- Born: 1 July 1996 (age 29) Ankara, Turkey
- Education: Beykent University
- Occupation: Actor
- Years active: 2018–present

= Doğukan Güngör =

Turkish actor (born 1996)

Doğukan Güngör (born 1 July 1996) is a Turkish actor. He became widely known for portraying the character Fatih Ünal in the series Kızılcık Şerbeti.

== Life and career ==
Güngör was born on 1 July 1996 in Ankara. He began his education in the Acting Department of Beykent University in 2017 and studied the Chubbuck method with actor and instructor Harika Uygur. As part of his stage work, he performed in both classical and modern drama productions; plays such as Othello, Bizim Köyün Adeti, and Hiç Kimsenin Öyküsü were included in his repertoire.

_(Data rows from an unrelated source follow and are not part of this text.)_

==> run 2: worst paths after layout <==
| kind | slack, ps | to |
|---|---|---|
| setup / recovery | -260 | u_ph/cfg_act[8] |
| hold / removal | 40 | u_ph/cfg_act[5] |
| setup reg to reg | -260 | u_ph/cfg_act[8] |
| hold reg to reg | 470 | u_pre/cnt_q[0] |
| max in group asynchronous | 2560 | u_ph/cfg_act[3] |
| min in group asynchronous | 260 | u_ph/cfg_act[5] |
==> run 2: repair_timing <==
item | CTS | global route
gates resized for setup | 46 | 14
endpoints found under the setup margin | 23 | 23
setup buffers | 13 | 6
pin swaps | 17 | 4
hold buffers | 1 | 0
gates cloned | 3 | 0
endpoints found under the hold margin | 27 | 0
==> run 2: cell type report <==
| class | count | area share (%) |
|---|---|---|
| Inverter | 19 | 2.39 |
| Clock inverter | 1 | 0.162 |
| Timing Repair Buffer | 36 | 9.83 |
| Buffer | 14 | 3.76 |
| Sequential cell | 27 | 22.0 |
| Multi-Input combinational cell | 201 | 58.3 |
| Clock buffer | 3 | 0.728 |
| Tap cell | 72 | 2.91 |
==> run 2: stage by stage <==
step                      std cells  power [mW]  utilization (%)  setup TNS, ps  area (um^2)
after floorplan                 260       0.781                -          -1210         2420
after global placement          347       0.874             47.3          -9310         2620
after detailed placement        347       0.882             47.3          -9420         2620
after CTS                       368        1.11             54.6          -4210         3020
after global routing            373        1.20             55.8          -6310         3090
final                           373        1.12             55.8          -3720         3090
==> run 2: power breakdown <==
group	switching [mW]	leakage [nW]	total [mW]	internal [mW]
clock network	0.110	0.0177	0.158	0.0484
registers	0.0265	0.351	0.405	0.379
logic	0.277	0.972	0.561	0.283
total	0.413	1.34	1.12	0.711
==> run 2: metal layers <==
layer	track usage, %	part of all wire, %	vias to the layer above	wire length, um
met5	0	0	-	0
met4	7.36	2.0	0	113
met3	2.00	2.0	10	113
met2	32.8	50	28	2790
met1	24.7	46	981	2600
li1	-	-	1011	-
`src/rtl/tiadc_pkg.sv`:
```
`timescale 1ns/1ps
package tiadc_pkg;

  // Index of the set bit in a one-hot word (lowest set bit wins).
  function automatic logic [5:0] oh_index(input logic [63:0] oh);
    logic [5:0] idx;
    idx = '0;
    for (int i = 63; i >= 0; i--) begin
      if (oh[i]) idx = 6'(i);
    end
    return idx;
  endfunction

  // Width helper that never returns zero.
  function automatic int safe_clog2(input int n);
    return (n > 1) ? $clog2(n) : 1;
  endfunction

endpackage

```
`src/rtl/tiadc_phase.sv`:
```
`timescale 1ns/1ps
module tiadc_phase #(
  parameter int NCONV = 4,
  parameter int CW    = 2
) (
  input  logic          clk,
  input  logic          rst_n,
  input  logic          clr,
  output logic [CW-1:0] ph,
  output logic          adc_en
);
  localparam logic [CW-1:0] LAST = CW'(NCONV - 1);

  always_ff @(posedge clk or negedge rst_n) begin
    if (!rst_n)          ph <= '0;
    else if (clr)        ph <= '0;
    else if (ph == LAST) ph <= '0;
    else                 ph <= ph + 1'b1;
  end

  assign adc_en = (ph == LAST);
endmodule

```
`src/rtl/tiadc_ring.sv`:
```
`timescale 1ns/1ps
module tiadc_ring #(
  parameter int W = 8
) (
  input  logic         clk,
  input  logic         rst_n,
  input  logic         clr,
  input  logic         adv,
  output logic [W-1:0] q
);
  localparam logic [W-1:0] HOME = W'(1);
  logic [W-1:0] q_nxt;

  generate
    if (W > 1) begin : g_rot
      assign q_nxt = {q[W-2:0], q[W-1]};
    end else begin : g_one
      assign q_nxt = q;
    end
  endgenerate

  always_ff @(posedge clk or negedge rst_n) begin
    if (!rst_n)   q <= HOME;
    else if (clr) q <= HOME;
    else if (adv) q <= q_nxt;
  end
endmodule

```
`src/rtl/tiadc_conv_stub.sv`:
```
`timescale 1ns/1ps
module tiadc_conv_stub #(
  parameter int DW  = 8,
  parameter int LAT = 8,
  parameter int LW  = 3
) (
  input  logic          clk,
  input  logic          rst_n,
  input  logic          clr,
  input  logic          cap,
  input  logic          tick,
  input  logic [DW-1:0] din,
  output logic          done,
  output logic [DW-1:0] dout
);
  logic [LW-1:0] left_q;
  logic          loaded_q;

  always_ff @(posedge clk or negedge rst_n) begin
    if (!rst_n) begin
      left_q   <= '0;
      loaded_q <= 1'b0;
      dout     <= '0;
    end else if (clr) begin
      left_q   <= '0;
      loaded_q <= 1'b0;
    end else if (cap) begin
      left_q   <= LW'(LAT - 1);
      loaded_q <= 1'b1;
      dout     <= din;
    end else if (tick && left_q != '0) begin
      left_q   <= left_q - 1'b1;
    end
  end

  assign done = loaded_q && (left_q == '0);
endmodule

```
`src/rtl/tiadc_readout.sv`:
```
`timescale 1ns/1ps
module tiadc_readout #(
  parameter int NBANK = 8,
  parameter int NCONV = 4,
  parameter int DW    = 8,
  parameter int BW    = 3,
  parameter int CW    = 2
) (
  input  logic                      clk,
  input  logic                      rst_n,
  input  logic                      clr,
  input  logic [BW-1:0]             bank_idx,
  input  logic [CW-1:0]             ph,
  input  logic [NBANK*NCONV-1:0]    done_vec,
  input  logic [NBANK*NCONV*DW-1:0] res_vec,
  output logic                      rd_done,
  output logic                      out_vld,
  output logic [BW+CW-1:0]          out_tag,
  output logic [DW-1:0]             out_data
);
  logic [BW+CW-1:0] sel;
  logic [DW-1:0]    rd_word;

  assign sel     = {bank_idx, ph};
  assign rd_done = done_vec[sel];
  assign rd_word = res_vec[int'(sel)*DW +: DW];

  always_ff @(posedge clk or negedge rst_n) begin
    if (!rst_n) begin
      out_vld  <= 1'b0;
      out_tag  <= '0;
      out_data <= '0;
    end else if (clr) begin
      out_vld  <= 1'b0;
    end else begin
      out_vld  <= rd_done;
      out_tag  <= sel;
      out_data <= rd_word;
    end
  end
endmodule

```
`src/rtl/tiadc_sched.sv`:
```
`timescale 1ns/1ps
module tiadc_sched
  import tiadc_pkg::*;
#(
  parameter int NBANK   = 8,
  parameter int NCONV   = 4,
  parameter int DW      = 8,
  parameter int NGROUPS = 32,
  localparam int BW = safe_clog2(NBANK),
  localparam int CW = safe_clog2(NCONV),
  localparam int TW = BW + CW
) (
  input  logic                clk,
  input  logic                rst_n,
  input  logic                frame_start,
  input  logic [NCONV*DW-1:0] bus_in,
  output logic [NBANK-1:0]    bank_sel,
  output logic [NGROUPS-1:0]  grp_sel,
  output logic                adc_en,
  output logic                out_vld,
  output logic [TW-1:0]       out_tag,
  output logic [DW-1:0]       out_data
);
  localparam int LAT = NBANK;
  localparam int LW  = safe_clog2(LAT);

  logic [CW-1:0]             ph;
  logic [BW-1:0]             bank_idx;
  logic [NBANK*NCONV-1:0]    done_vec;
  logic [NBANK*NCONV*DW-1:0] res_vec;
  logic                      rd_done;
  logic                      bank_wrap;

  tiadc_phase #(.NCONV(NCONV), .CW(CW)) u_phase (
    .clk(clk), .rst_n(rst_n), .clr(frame_start), .ph(ph), .adc_en(adc_en)
  );

  tiadc_ring #(.W(NBANK)) u_bank_ring (
    .clk(clk), .rst_n(rst_n), .clr(frame_start), .adv(adc_en), .q(bank_sel)
  );

  tiadc_ring #(.W(NGROUPS)) u_grp_ring (
    .clk(clk), .rst_n(rst_n), .clr(frame_start), .adv(adc_en), .q(grp_sel)
  );

  assign bank_idx  = BW'(oh_index(64'(bank_sel)));
  assign bank_wrap = adc_en && bank_sel[NBANK-1];

  generate
    for (genvar b = 0; b < NBANK; b++) begin : g_bank
      for (genvar c = 0; c < NCONV; c++) begin : g_lane
        tiadc_conv_stub #(.DW(DW), .LAT(LAT), .LW(LW)) u_conv (
          .clk  (clk),
          .rst_n(rst_n),
          .clr  (frame_start),
          .cap  (adc_en && bank_sel[b]),
          .tick (adc_en),
          .din  (bus_in[c*DW +: DW]),
          .done (done_vec[b*NCONV + c]),
          .dout (res_vec[(b*NCONV + c)*DW +: DW])
        );
      end
    end
  endgenerate

  tiadc_readout #(.NBANK(NBANK), .NCONV(NCONV), .DW(DW), .BW(BW), .CW(CW)) u_rd (
    .clk(clk), .rst_n(rst_n), .clr(frame_start),
    .bank_idx(bank_idx), .ph(ph), .done_vec(done_vec), .res_vec(res_vec),
    .rd_done(rd_done), .out_vld(out_vld), .out_tag(out_tag), .out_data(out_data)
  );
endmodule

```
`config.mk`:
```
export PLATFORM = sky130hd
export DESIGN_NAME = tiadc_sched
export DESIGN_NICKNAME = d
export VERILOG_FILES = /design/src/rtl/tiadc_pkg.sv /design/src/rtl/tiadc_phase.sv /design/src/rtl/tiadc_ring.sv /design/src/rtl/tiadc_conv_stub.sv /design/src/rtl/tiadc_readout.sv /design/src/rtl/tiadc_sched.sv
export SDC_FILE = /design/constraint.sdc
export NUM_CORES = 1
export LEC_CHECK = 0
export ABC_CLOCK_PERIOD_IN_PS = 2200
export CORE_MARGIN = 2
export CORE_UTILIZATION = 35
export CTS_CLUSTER_SIZE = 24
export DETAILED_ROUTE_END_ITERATION = 16
export PLACE_DENSITY = 0.55
export SLEW_MARGIN = 5
export SYNTH_ARGS = -nofsm -noshare
export SYNTH_HDL_FRONTEND = slang
export SYNTH_SLANG_ARGS = --single-unit
```
`constraint.sdc`:
```
create_clock -name clk -period 2.2 [get_ports clk]
set_input_delay 0.44 -clock clk [delete_from_list [all_inputs] [get_ports clk]]
set_output_delay 0.44 -clock clk [all_outputs]
set_load 0.05 [all_outputs]
```
==> flow_summary.ini <==
[status]
status = finished, violations left
violations = negative setup slack

[logic_synthesis]
synth_edf_count = 0
synth_flop_cell = dfrtp_1
netlist-cell-type-count = 54
synth_area_per_cell_um2 = 12.4
syn_nets = 1739
syn_inst = 1639
async_flop_share_pct = 100
ys.warnings.count = 0
syn-cell-area_um2 = 20300
yosysSeqAreaShare_pct = 51.4
synth_seq_cells = 416

[timing]
setup_ws_ns = -0.0125
slew_headroom_pct = 42.6
fmax_mhz = 452
max_slew.worst_pin.slew_ns = 0.860
setup_tns_ns = -0.0125
min_period_ns = 2.21
whs_ns = 0.236
finalHoldViolCount = 0
fin_skew_ns = 0.0341
slew_violations = 0
post-route-period-util_pct = 101
rsz0062_at_grt = yes
setup_viol_count_final = 1

[place]
dp_cells = 2465
numPortBuffers = 89
place.gp.congestion = 0.766
hpwl_mm = 30.5
pre_cts_ws_ns = -0.108

[setup_path]
start_kind = register
r2r_end = u_rd.out_data[0]$_DFFE_PN0N_
cp.required_ns = 1.76
crit_buf_inv = 2
cp_top_family = flip-flops
crit_arrival_ns = 1.77
crit_fanout = 43
r2r_slack_ns = 0.05
path_cells = ha_4, buf_16, buf_12
crit_start = u_phase.ph[1]$_DFF_PN0_
worst_r2r_path_depth = 7
cp-end-kind = output port
crit_type = reg2out
crit_path_max_incr_delay_ns = 0.53
r2r_start = u_bank_ring.q[7]$_DFFE_PN0P_
cp_slowest_cell = dfrtp_4

[route]
drc = 0
totalWireLength_mm = 48.5
routed_via_density = 5.22
wl_per_cell_um = 18.9
firstDrtPassIters = 5
antenna_left = 0
drt_iter0_drc = 744
vias = 13400

[pwr]
vdd_drop_max_mv = 0.591
power_leakage_nw = 11.4
total_power_mw = 19.4
p_per_area_nw_per_um2 = 792

[die]
coreArea_um2 = 57500
fp-row-count = 88
ios = 90
die_h_um = 245
initial_core_util_pct = 35.3
dieWidth_um = 245
dieArea_um2 = 59800

[clock_network]
cts_buffer_depth = 3
clk_latency_ns = 0.61
cts_buffers = 48
clkTransAtPathRegs_ns = 0.06
cts_tree = built
cts.sink_count = 416
h-tree-depth = 2
root_buffer = clkbuf_16

[finish]
drive_gt1_share_pct = 32.4
n_antenna_cell = 0
num-fill-cells = 5352
syn2layout_area_growth_pct = 20.7
regArea_um2 = 10400
multi_input_area_um2 = 9180
final_net_count = 1857
fin_cells = 2561

[hold_path]
hold_path_class = in2reg
hold_depth = 2
worstHoldStart = frame_start
hold_end = u_rd.out_data[2]$_DFFE_PN0N_

[global_route]
grt_max_degree = 87
grt_use_total_pct = 16.3
grt_pass1_vias = 14000
grt.overflow.total = 0
grt_first_pass_wirelength_mm = 78.0
antenna_found_initial = 2

[job]
cap_violations = 0
worst max path at each step:
stage / slack [ns] / end / cells after the start
global route: -0.06 / adc_en / 3
CTS: -0.09 / adc_en / 3
detailed placement: -0.11 / u_rd.out_data[5]$_DFFE_PN0N_ / 7
finish: -0.01 / adc_en / 3
global placement: -0.1 / u_rd.out_data[5]$_DFFE_PN0N_ / 7
floorplan: 0.008 / u_rd.out_data[0]$_DFFE_PN0N_ / 7
cells in the final DEF, fill, tap and decap left out, types with 5 or more instances in the layout:
cell type and instances:
a21oi_1 92, clkbuf_1 6, a221o_1 7, and3_1 5
mux4_2 60, dlygate4sd2_1 46, nor3_1 16, nor3b_1 34
nor2_1 89, o22ai_1 6, clkinv_2 10, clkbuf_8 13
a31o_2 53, o211ai_1 6, nand2b_1 33, mux2_2 264
mux2i_1 62, nor2b_1 17, ha_1 64, clkdlybuf4s50_1 32
buf_4 63, a31oi_1 19, a211oi_1 9, clkbuf_16 49
nand2_1 92, bufinv_16 7, dfrtp_1 409, inv_1 64
buf_12 31, o21ai_0 73
power by group:
part	internal [mW]	total, mW	switching [mW]
Sequential	8.13	8.41	0.281
Combinational	1.08	2.33	1.25
Clock	5.31	8.64	3.34
cell usage after synthesis (2+ instances only):
cell | number | area (um^2)
dfrtp_1 | 414 | 10400
mux2_2 | 264 | 2970
nand2_1 | 95 | 357
a21oi_1 | 92 | 460
nor2_1 | 89 | 334
o21ai_0 | 73 | 365
ha_1 | 65 | 813
inv_1 | 64 | 240
mux2i_1 | 62 | 621
mux4_2 | 60 | 1350
a31o_2 | 53 | 464
clkbuf_1 | 49 | 184
buf_1 | 36 | 135
nor3b_1 | 34 | 255
nand2b_1 | 33 | 206
a31oi_1 | 19 | 119
nor2b_1 | 19 | 119
nor3_1 | 16 | 80.1
buf_2 | 14 | 70.1
a211oi_1 | 10 | 75.1
buf_4 | 8 | 60.1
a221o_1 | 7 | 70.1
o211ai_1 | 6 | 45.0
o22ai_1 | 6 | 37.5
and3_1 | 5 | 31.3
a211o_1 | 4 | 35.0
nand3b_1 | 4 | 30.0
a221oi_1 | 3 | 26.3
nand3_1 | 3 | 15.0
a211oi_2 | 2 | 25.0
a21o_1 | 2 | 15.0
a32oi_1 | 2 | 17.5
and3_4 | 2 | 22.5
buf_6 | 2 | 22.5
dfstp_2 | 2 | 52.6
o31ai_1 | 2 | 15.0
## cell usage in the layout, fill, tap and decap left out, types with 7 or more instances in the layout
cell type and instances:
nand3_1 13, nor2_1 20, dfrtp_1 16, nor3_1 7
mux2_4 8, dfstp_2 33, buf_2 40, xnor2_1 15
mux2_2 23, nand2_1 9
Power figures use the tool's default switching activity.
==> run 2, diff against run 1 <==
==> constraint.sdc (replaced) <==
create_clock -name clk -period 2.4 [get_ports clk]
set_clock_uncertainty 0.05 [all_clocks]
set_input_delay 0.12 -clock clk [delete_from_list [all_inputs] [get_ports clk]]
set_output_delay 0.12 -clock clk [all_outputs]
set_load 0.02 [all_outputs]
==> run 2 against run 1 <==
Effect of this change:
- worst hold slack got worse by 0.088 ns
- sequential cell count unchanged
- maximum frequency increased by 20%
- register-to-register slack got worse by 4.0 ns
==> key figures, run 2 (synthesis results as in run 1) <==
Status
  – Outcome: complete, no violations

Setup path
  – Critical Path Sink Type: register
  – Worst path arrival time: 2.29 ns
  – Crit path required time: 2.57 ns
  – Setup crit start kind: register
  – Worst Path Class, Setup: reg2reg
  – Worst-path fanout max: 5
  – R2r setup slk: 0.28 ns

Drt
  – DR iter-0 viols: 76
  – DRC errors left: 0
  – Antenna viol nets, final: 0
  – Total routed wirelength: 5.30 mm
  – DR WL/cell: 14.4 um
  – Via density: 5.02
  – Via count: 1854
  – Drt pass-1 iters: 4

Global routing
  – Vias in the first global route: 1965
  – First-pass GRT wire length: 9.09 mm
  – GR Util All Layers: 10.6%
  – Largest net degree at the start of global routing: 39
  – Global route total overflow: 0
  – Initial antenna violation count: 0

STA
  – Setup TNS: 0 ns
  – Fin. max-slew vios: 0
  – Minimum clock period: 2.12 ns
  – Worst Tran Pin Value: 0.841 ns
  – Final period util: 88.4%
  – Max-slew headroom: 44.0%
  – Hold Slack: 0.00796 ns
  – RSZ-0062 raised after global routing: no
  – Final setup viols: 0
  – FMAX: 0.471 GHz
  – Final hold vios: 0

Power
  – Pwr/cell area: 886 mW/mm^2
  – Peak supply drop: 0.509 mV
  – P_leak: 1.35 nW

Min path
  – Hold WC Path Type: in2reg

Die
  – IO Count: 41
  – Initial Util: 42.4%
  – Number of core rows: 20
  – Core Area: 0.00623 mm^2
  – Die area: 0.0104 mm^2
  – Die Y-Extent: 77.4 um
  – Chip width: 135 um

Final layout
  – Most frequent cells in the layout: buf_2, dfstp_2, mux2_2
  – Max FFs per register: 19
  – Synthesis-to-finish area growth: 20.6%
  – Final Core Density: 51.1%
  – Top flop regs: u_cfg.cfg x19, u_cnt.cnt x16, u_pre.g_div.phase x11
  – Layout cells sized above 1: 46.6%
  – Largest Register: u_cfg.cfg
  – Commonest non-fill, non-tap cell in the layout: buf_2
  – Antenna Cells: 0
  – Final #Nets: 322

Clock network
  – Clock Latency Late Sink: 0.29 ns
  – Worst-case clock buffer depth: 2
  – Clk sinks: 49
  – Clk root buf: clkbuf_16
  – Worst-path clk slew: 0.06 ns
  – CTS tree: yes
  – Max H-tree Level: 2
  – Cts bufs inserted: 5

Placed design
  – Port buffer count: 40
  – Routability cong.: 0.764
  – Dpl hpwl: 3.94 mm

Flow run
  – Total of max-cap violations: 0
<file path="src/rtl/ninebit_lcd_serializer.sv">
module ninebit_lcd_serializer #(
  parameter int          CLK_HZ      = 100_000_000,
  parameter int          SCLK_MAX_HZ = 10_000_000,
  parameter logic [7:0]  FILL_OP     = 8'h5C
) (
  input  logic       clk,
  input  logic       rst_n,
  input  logic       in_valid,
  output logic       in_ready,
  input  logic [7:0] in_byte,
  input  logic       in_is_data,
  input  logic       in_last,
  output logic       sclk,
  output logic       mosi,
  output logic       cs_n
);
  localparam int HALF = (CLK_HZ + 2 * SCLK_MAX_HZ - 1) / (2 * SCLK_MAX_HZ);
  localparam int DW   = (HALF > 1) ? $clog2(HALF) : 1;

  typedef enum logic [1:0] {IDLE, SHIFT, HOLD} st_t;

  st_t           st;
  logic [8:0]    sh;
  logic [3:0]    bitn;
  logic [DW-1:0] div;
  logic          sclk_r;
  logic [2:0]    mod8;
  logic          last_r;

  wire       take   = in_valid && in_ready;
  wire       tick   = div == DW'(HALF - 1);
  wire [2:0] mod_nx = mod8 + 3'd1;

  assign in_ready = st != SHIFT;
  assign cs_n     = st == IDLE;
  assign sclk     = sclk_r;
  assign mosi     = (st == SHIFT) && sh[8];

  always_ff @(posedge clk) begin
    if (!rst_n) begin
      st     <= IDLE;
      sh     <= '0;
      bitn   <= '0;
      div    <= '0;
      sclk_r <= 1'b0;
      mod8   <= '0;
      last_r <= 1'b0;
    end else begin
      case (st)
        IDLE, HOLD: begin
          if (take) begin
            sh     <= {in_is_data, in_byte};
            bitn   <= '0;
            div    <= '0;
            sclk_r <= 1'b0;
            last_r <= in_last;
            st     <= SHIFT;
            if (st == IDLE) mod8 <= '0;
          end
        end
        SHIFT: begin
          if (!tick) begin
            div <= div + 1'b1;
          end else begin
            div <= '0;
            if (!sclk_r) begin
              sclk_r <= 1'b1;
            end else begin
              sclk_r <= 1'b0;
              if (bitn != 4'd8) begin
                sh   <= {sh[7:0], 1'b0};
                bitn <= bitn + 4'd1;
              end else begin
                mod8 <= mod_nx;
                if (!last_r) begin
                  st <= HOLD;
                end else if (mod_nx != 3'd0) begin
                  sh   <= {1'b0, FILL_OP};
                  bitn <= '0;
                end else begin
                  st <= IDLE;
                end
              end
            end
          end
        end
        default: st <= IDLE;
      endcase
    end
  end


  sclk_idle_chk: assert property (@(posedge clk) disable iff (!rst_n)
    cs_n |-> !sclk);


  mosi_hold_chk: assert property (@(posedge clk) disable iff (!rst_n)
    (sclk && $past(sclk)) |-> $stable(mosi));


  busy_ready_chk: assert property (@(posedge clk) disable iff (!rst_n)
    sclk |-> !in_ready);


  pad_align_chk: assert property (@(posedge clk) disable iff (!rst_n)
    $rose(cs_n) |-> (mod8 == 3'd0));


  cs_release_chk: assert property (@(posedge clk) disable iff (!rst_n)
    $rose(cs_n) |-> $past(last_r));


  hold_cs_chk: assert property (@(posedge clk) disable iff (!rst_n)
    (st == HOLD) |-> !cs_n);
endmodule

</file>
--- config.mk ---
export PLATFORM = sky130hd
export DESIGN_NAME = flash_bank_prog
export DESIGN_NICKNAME = d
export VERILOG_FILES = /design/src/rtl/flash_bank_prog.sv
export SDC_FILE = /design/constraint.sdc
export NUM_CORES = 1
export LEC_CHECK = 0
export BUFFER_PORTS_ARGS = -buffer_cell sky130_fd_sc_hd__buf_2
export CORE_ASPECT_RATIO = 1.75
export CORE_MARGIN = 1
export CORE_UTILIZATION = 30
export CTS_BUF_LIST = sky130_fd_sc_hd__clkbuf_8
export DETAILED_ROUTE_END_ITERATION = 16
export PLACE_DENSITY = 0.5
export SLEW_MARGIN = 0
export SYNTH_ARGS = -nofsm -noshare
export SYNTH_HDL_FRONTEND = slang
export SYNTH_SLANG_ARGS = --single-unit
--- constraint.sdc ---
create_clock -name clk -period 3.69 [get_ports clk]
set_input_delay 0.1845 -clock clk [delete_from_list [all_inputs] [get_ports clk]]
set_output_delay 0.1845 -clock clk [all_outputs]
set_load 0.02 [all_outputs]
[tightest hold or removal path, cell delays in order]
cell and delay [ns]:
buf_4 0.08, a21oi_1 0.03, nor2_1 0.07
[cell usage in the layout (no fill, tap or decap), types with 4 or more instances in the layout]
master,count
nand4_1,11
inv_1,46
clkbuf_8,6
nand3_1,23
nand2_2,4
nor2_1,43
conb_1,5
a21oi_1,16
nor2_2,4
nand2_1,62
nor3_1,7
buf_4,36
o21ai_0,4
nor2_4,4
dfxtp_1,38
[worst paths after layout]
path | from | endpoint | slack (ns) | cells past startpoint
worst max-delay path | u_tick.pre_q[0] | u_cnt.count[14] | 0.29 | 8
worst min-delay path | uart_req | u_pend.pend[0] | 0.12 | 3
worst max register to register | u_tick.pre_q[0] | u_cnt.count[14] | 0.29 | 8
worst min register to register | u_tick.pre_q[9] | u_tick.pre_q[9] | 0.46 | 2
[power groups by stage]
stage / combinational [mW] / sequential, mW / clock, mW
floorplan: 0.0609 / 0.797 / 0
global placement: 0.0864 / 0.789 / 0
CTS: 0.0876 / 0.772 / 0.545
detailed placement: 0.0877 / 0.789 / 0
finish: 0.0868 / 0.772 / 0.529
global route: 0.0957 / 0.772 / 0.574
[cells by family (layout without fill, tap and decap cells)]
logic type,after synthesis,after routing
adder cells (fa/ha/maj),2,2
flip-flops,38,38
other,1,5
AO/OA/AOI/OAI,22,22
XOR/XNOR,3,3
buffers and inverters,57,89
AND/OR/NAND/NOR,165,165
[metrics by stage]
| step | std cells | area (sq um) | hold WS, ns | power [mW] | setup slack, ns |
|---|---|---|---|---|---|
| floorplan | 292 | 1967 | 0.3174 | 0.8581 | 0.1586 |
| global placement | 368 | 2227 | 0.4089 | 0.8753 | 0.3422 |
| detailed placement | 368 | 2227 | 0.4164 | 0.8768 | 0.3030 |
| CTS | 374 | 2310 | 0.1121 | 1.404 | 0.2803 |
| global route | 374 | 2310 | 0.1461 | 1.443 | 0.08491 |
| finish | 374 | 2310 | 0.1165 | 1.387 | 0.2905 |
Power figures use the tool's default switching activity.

He began his television career with the series Meryem, which aired in 2018. He became known to a wider audience through his portrayal of Hamit in the series Zümrüdüanka, which aired in 2020. His recognition increased further following his role in that production. Between 2022 and 2026, he gained broader recognition for portraying the character Fatih in Kızılcık Şerbeti.

Güngör has also appeared in film projects, starring in Dilberay and Her Şeye Rağmen.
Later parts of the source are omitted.